EXERCISE BRIEF
For the listing below, output exactly the lines from the line with "2_1_floorplan: 11 / 0.04 / y_dat[5]" up to and including the line with "cts_hold_buf = 0", and no other lines.

=== Begin Enclosure ===

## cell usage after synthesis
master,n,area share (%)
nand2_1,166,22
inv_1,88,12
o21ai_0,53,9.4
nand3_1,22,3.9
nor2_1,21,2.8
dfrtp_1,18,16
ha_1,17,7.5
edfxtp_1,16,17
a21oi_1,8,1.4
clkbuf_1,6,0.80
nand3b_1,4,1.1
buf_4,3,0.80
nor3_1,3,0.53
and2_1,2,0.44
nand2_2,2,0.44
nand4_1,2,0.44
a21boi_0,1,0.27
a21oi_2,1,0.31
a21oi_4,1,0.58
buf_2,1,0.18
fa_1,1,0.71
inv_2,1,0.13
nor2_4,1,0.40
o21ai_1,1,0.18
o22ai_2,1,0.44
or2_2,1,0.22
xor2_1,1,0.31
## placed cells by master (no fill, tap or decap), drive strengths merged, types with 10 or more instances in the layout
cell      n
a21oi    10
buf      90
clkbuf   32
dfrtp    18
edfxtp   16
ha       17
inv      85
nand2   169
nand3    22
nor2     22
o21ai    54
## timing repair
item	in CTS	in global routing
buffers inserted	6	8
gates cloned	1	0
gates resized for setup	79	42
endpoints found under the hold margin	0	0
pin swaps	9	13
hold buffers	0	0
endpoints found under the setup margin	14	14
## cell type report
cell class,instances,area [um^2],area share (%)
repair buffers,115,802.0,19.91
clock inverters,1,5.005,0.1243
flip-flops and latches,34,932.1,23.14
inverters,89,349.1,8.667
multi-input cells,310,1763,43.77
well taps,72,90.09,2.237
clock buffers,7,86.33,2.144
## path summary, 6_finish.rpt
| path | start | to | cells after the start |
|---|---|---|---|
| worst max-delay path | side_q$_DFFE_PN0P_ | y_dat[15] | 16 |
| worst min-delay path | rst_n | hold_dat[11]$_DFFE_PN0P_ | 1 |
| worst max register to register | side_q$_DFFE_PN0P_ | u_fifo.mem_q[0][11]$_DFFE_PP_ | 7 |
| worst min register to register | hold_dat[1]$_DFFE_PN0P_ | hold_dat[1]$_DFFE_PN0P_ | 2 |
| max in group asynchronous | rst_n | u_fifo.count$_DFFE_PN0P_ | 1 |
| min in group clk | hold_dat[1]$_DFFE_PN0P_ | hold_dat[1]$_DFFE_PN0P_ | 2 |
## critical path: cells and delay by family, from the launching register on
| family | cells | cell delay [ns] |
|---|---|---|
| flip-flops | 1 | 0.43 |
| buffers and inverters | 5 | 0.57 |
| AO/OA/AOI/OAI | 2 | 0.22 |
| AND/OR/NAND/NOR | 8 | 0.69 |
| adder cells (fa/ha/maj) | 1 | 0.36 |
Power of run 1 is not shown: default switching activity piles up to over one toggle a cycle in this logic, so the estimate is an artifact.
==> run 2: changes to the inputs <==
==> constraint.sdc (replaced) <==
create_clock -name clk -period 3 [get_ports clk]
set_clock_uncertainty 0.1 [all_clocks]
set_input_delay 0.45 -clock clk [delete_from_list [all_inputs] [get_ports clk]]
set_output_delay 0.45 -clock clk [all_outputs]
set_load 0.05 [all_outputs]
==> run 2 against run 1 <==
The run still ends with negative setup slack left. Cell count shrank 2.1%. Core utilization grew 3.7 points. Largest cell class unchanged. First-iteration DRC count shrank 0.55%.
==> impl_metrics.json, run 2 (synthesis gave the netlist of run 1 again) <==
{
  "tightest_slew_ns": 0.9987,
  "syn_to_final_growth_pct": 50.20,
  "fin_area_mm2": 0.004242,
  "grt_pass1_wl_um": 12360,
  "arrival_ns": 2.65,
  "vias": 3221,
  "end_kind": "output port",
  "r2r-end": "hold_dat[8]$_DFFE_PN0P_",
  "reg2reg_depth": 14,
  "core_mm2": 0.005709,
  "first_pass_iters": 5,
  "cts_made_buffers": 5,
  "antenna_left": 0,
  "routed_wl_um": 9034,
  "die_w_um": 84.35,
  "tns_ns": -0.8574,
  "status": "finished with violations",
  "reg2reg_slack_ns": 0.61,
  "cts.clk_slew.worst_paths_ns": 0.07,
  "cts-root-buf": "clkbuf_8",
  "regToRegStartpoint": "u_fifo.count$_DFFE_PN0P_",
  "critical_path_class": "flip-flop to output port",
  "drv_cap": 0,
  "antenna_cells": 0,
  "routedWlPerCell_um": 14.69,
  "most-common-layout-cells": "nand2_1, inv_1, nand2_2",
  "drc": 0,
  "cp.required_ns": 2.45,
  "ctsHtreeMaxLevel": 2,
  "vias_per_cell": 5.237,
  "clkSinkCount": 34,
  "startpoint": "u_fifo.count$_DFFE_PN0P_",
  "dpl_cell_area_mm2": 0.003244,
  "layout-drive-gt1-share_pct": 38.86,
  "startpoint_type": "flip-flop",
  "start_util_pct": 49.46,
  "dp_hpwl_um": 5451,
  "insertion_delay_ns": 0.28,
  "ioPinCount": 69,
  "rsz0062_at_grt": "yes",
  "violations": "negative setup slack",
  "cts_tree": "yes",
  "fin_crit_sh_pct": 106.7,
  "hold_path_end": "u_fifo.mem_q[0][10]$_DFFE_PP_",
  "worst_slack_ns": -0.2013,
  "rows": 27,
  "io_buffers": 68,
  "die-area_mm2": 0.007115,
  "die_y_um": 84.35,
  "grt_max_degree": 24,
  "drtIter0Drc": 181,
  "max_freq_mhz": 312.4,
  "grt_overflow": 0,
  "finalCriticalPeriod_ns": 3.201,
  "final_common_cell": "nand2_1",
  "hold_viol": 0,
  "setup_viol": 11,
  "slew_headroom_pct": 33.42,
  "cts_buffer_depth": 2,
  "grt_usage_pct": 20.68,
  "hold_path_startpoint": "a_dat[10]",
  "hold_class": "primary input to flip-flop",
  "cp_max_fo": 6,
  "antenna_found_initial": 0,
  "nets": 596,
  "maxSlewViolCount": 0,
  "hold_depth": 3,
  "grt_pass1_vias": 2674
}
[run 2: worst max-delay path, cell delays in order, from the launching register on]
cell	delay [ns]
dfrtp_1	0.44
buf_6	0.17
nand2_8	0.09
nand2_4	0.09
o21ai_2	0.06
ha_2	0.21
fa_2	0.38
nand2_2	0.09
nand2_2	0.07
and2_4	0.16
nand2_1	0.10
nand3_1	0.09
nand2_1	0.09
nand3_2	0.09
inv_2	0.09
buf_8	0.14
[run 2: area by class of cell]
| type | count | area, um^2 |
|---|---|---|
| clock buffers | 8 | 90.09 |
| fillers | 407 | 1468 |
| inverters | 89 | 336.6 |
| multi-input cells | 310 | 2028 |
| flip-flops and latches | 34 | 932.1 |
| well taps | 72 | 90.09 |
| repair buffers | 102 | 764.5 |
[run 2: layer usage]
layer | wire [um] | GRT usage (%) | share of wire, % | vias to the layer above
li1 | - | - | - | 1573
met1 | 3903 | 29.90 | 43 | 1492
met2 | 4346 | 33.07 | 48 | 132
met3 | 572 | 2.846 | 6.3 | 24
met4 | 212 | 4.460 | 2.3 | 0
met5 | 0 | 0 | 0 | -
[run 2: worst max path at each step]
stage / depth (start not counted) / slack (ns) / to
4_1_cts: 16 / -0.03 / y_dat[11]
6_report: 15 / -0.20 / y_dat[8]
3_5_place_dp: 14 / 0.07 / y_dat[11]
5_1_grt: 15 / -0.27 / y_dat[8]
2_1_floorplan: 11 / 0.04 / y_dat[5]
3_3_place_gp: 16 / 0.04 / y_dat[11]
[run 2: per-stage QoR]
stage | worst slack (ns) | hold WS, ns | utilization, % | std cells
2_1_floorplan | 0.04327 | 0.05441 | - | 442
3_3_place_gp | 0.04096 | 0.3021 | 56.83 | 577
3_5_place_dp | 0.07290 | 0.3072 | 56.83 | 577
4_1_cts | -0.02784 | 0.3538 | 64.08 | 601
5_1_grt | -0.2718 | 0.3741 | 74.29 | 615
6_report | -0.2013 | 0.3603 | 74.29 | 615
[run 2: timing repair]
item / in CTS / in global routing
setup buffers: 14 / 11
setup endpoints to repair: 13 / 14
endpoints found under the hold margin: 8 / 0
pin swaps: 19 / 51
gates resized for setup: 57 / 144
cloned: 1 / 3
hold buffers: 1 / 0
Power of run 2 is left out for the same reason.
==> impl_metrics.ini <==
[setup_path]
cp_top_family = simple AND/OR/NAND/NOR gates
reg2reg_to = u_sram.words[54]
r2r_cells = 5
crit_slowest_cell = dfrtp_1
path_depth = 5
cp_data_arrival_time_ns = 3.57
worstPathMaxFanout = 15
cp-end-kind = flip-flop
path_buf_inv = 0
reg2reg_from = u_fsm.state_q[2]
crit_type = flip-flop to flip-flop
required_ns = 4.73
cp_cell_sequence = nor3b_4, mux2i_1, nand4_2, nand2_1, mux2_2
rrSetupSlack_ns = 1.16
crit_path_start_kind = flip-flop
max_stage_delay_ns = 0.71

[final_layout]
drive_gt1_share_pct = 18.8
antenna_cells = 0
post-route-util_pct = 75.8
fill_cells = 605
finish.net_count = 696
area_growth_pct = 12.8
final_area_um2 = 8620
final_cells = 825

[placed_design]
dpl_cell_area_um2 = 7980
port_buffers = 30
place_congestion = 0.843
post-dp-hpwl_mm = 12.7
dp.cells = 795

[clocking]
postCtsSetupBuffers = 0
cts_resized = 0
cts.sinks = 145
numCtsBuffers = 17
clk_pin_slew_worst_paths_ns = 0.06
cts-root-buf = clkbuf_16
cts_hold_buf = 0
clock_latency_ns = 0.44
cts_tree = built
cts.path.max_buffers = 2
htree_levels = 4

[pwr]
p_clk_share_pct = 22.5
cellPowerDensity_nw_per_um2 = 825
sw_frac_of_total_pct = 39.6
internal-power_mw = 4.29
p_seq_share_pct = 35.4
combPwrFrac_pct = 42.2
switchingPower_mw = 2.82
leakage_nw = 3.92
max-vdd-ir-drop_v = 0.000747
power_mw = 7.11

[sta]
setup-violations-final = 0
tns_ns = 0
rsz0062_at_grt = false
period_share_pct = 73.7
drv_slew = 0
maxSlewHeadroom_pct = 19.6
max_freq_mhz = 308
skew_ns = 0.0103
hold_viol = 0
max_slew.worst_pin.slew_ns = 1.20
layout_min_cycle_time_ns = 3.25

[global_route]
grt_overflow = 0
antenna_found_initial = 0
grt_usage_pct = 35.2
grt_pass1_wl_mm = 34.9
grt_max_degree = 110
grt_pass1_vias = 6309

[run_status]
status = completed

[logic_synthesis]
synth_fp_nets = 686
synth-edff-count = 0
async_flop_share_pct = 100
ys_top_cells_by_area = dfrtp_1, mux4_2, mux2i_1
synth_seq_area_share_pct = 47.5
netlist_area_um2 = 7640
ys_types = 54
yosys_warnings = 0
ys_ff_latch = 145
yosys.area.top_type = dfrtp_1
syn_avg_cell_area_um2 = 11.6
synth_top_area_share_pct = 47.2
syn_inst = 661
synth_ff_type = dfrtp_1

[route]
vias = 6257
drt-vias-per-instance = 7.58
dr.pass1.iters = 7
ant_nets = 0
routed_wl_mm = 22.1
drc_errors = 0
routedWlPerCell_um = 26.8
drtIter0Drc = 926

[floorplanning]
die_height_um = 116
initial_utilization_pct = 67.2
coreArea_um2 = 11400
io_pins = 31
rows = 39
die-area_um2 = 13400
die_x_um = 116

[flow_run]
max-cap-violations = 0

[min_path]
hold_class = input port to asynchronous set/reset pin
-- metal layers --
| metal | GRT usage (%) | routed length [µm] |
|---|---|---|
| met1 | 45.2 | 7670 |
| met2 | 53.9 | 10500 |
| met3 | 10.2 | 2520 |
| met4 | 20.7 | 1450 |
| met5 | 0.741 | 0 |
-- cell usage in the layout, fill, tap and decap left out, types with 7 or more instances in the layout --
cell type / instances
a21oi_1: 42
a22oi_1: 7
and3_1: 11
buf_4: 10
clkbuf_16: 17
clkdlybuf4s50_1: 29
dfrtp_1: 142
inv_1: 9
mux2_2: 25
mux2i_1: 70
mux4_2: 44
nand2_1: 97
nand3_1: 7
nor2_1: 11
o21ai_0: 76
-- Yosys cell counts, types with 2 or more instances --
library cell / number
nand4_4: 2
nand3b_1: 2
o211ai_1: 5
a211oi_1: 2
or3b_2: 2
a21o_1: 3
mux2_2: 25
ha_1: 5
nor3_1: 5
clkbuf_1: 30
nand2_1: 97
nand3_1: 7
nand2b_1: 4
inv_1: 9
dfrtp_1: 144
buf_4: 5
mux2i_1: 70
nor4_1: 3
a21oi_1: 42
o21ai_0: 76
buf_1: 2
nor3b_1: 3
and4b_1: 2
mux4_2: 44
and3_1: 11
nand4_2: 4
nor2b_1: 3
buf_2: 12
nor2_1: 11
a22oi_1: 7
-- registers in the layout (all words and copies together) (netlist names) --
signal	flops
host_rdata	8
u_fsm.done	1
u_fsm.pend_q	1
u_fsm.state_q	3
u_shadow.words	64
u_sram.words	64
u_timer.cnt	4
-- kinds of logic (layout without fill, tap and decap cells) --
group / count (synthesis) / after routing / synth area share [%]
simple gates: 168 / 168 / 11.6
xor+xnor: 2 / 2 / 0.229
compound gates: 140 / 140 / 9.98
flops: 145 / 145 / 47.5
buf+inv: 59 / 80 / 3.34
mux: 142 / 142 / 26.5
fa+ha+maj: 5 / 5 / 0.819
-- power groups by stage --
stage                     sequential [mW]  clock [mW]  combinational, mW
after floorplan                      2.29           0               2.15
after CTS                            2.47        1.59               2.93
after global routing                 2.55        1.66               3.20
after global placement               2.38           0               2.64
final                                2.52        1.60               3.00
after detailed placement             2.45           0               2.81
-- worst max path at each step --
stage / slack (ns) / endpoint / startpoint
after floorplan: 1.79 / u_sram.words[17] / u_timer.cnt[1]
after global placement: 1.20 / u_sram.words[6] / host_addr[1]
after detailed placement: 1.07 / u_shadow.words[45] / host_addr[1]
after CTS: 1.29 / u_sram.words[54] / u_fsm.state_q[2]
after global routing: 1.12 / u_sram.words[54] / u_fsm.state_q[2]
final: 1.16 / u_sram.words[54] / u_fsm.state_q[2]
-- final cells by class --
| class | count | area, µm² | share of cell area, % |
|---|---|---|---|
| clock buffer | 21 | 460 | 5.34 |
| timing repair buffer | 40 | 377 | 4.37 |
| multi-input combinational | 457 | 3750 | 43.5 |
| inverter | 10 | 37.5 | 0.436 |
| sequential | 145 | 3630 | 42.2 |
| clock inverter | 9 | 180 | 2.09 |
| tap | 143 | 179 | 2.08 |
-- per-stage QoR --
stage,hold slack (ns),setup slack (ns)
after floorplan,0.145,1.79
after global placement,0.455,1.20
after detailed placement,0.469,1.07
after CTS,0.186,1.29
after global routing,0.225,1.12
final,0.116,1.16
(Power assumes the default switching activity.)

=== End Enclosure ===

SOLUTION FOR THIS PROBLEM
2_1_floorplan: 11 / 0.04 / y_dat[5]
3_3_place_gp: 16 / 0.04 / y_dat[11]
[run 2: per-stage QoR]
stage | worst slack (ns) | hold WS, ns | utilization, % | std cells
2_1_floorplan | 0.04327 | 0.05441 | - | 442
3_3_place_gp | 0.04096 | 0.3021 | 56.83 | 577
3_5_place_dp | 0.07290 | 0.3072 | 56.83 | 577
4_1_cts | -0.02784 | 0.3538 | 64.08 | 601
5_1_grt | -0.2718 | 0.3741 | 74.29 | 615
6_report | -0.2013 | 0.3603 | 74.29 | 615
[run 2: timing repair]
item / in CTS / in global routing
setup buffers: 14 / 11
setup endpoints to repair: 13 / 14
endpoints found under the hold margin: 8 / 0
pin swaps: 19 / 51
gates resized for setup: 57 / 144
cloned: 1 / 3
hold buffers: 1 / 0
Power of run 2 is left out for the same reason.
==> impl_metrics.ini <==
[setup_path]
cp_top_family = simple AND/OR/NAND/NOR gates
reg2reg_to = u_sram.words[54]
r2r_cells = 5
crit_slowest_cell = dfrtp_1
path_depth = 5
cp_data_arrival_time_ns = 3.57
worstPathMaxFanout = 15
cp-end-kind = flip-flop
path_buf_inv = 0
reg2reg_from = u_fsm.state_q[2]
crit_type = flip-flop to flip-flop
required_ns = 4.73
cp_cell_sequence = nor3b_4, mux2i_1, nand4_2, nand2_1, mux2_2
rrSetupSlack_ns = 1.16
crit_path_start_kind = flip-flop
max_stage_delay_ns = 0.71

[final_layout]
drive_gt1_share_pct = 18.8
antenna_cells = 0
post-route-util_pct = 75.8
fill_cells = 605
finish.net_count = 696
area_growth_pct = 12.8
final_area_um2 = 8620
final_cells = 825

[placed_design]
dpl_cell_area_um2 = 7980
port_buffers = 30
place_congestion = 0.843
post-dp-hpwl_mm = 12.7
dp.cells = 795

[clocking]
postCtsSetupBuffers = 0
cts_resized = 0
cts.sinks = 145
numCtsBuffers = 17
clk_pin_slew_worst_paths_ns = 0.06
cts-root-buf = clkbuf_16
cts_hold_buf = 0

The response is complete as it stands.